━━━ Study material ━━━

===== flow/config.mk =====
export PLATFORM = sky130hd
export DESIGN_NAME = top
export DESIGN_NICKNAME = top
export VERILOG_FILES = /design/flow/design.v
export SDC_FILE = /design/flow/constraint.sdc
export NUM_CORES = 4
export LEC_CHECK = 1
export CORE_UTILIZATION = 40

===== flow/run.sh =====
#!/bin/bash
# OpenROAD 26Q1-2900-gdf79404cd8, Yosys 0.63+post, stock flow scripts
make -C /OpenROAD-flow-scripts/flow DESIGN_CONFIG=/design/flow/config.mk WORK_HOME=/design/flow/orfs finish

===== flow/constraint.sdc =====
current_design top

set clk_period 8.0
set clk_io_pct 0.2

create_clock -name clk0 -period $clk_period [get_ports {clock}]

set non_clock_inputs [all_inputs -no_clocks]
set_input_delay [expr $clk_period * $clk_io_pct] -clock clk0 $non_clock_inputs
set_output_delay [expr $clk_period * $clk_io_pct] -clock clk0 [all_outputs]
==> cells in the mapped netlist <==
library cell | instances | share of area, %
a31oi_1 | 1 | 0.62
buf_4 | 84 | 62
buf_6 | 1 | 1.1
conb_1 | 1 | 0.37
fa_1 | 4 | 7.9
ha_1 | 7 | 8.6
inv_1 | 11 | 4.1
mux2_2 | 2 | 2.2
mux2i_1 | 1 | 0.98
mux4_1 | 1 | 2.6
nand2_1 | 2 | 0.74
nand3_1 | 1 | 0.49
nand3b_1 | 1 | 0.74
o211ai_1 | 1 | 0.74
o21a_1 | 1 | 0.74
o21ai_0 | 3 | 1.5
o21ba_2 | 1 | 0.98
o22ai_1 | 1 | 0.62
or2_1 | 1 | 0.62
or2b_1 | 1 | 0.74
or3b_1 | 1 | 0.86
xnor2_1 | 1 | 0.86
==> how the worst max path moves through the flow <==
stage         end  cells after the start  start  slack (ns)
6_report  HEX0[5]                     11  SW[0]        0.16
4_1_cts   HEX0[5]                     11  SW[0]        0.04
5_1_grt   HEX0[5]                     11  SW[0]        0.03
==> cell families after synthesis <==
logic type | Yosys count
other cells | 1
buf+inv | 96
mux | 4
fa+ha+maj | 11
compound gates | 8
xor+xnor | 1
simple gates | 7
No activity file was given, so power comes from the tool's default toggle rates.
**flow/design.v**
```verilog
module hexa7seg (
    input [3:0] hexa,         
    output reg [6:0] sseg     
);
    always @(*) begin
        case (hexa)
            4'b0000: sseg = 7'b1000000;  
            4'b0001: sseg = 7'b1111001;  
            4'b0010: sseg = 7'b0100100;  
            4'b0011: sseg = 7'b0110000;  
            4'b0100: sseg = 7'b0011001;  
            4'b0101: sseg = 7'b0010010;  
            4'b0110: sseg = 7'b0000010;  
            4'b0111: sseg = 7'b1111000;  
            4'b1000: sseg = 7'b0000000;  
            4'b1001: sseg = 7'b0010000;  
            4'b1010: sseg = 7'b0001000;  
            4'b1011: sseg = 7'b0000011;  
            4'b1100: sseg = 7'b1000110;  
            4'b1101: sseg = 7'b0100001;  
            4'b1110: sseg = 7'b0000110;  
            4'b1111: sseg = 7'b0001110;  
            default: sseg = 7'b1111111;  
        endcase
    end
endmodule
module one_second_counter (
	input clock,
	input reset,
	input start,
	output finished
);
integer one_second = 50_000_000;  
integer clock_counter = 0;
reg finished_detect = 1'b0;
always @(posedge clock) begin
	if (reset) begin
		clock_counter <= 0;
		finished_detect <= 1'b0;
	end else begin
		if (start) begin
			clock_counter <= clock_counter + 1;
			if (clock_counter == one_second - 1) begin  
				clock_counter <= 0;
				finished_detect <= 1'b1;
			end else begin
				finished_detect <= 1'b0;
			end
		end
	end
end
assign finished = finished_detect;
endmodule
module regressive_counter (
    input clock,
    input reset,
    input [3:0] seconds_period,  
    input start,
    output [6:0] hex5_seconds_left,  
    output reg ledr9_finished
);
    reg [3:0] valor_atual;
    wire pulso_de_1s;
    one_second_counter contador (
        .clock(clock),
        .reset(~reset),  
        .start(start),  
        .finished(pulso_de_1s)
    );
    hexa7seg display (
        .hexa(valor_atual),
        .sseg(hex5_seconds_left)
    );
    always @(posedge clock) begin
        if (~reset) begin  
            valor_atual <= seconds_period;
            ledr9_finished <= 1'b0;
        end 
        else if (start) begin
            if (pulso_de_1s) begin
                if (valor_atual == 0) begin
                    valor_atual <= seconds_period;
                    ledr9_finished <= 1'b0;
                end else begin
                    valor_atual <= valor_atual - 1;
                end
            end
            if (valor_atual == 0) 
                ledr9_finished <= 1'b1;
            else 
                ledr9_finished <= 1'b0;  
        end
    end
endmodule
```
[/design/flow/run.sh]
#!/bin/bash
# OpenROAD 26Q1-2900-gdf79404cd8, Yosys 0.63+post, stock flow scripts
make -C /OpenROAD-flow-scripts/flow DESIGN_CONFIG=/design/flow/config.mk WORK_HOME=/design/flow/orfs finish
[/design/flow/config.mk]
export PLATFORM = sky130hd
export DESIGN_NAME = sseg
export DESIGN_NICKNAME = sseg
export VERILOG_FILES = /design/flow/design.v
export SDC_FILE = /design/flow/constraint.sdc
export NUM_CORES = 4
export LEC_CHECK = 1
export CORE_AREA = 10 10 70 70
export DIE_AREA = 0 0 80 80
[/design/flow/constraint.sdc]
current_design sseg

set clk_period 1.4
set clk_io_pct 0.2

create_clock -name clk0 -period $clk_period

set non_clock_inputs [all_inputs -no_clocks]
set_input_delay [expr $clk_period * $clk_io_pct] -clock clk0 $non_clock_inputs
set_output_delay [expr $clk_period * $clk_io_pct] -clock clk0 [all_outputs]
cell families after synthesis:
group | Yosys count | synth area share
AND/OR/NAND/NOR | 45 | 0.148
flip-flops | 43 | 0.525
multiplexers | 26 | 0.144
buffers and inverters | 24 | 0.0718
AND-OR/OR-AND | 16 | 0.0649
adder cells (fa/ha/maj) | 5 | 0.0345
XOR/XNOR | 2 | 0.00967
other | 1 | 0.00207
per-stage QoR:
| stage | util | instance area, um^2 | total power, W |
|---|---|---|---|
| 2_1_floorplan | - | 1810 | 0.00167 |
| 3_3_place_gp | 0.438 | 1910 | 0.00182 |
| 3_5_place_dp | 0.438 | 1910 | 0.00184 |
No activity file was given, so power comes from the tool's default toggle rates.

━━━

(About this exercise) The stretch of entries above that starts with the line containing "group | Yosys count | synth area share" and goes on through the line containing "1910 | 0.00182 |" is to be transcribed exactly, and no other line is to be transcribed.

(Expected output)
group | Yosys count | synth area share
AND/OR/NAND/NOR | 45 | 0.148
flip-flops | 43 | 0.525
multiplexers | 26 | 0.144
buffers and inverters | 24 | 0.0718
AND-OR/OR-AND | 16 | 0.0649
adder cells (fa/ha/maj) | 5 | 0.0345
XOR/XNOR | 2 | 0.00967
other | 1 | 0.00207
per-stage QoR:
| stage | util | instance area, um^2 | total power, W |
|---|---|---|---|
| 2_1_floorplan | - | 1810 | 0.00167 |
| 3_3_place_gp | 0.438 | 1910 | 0.00182 |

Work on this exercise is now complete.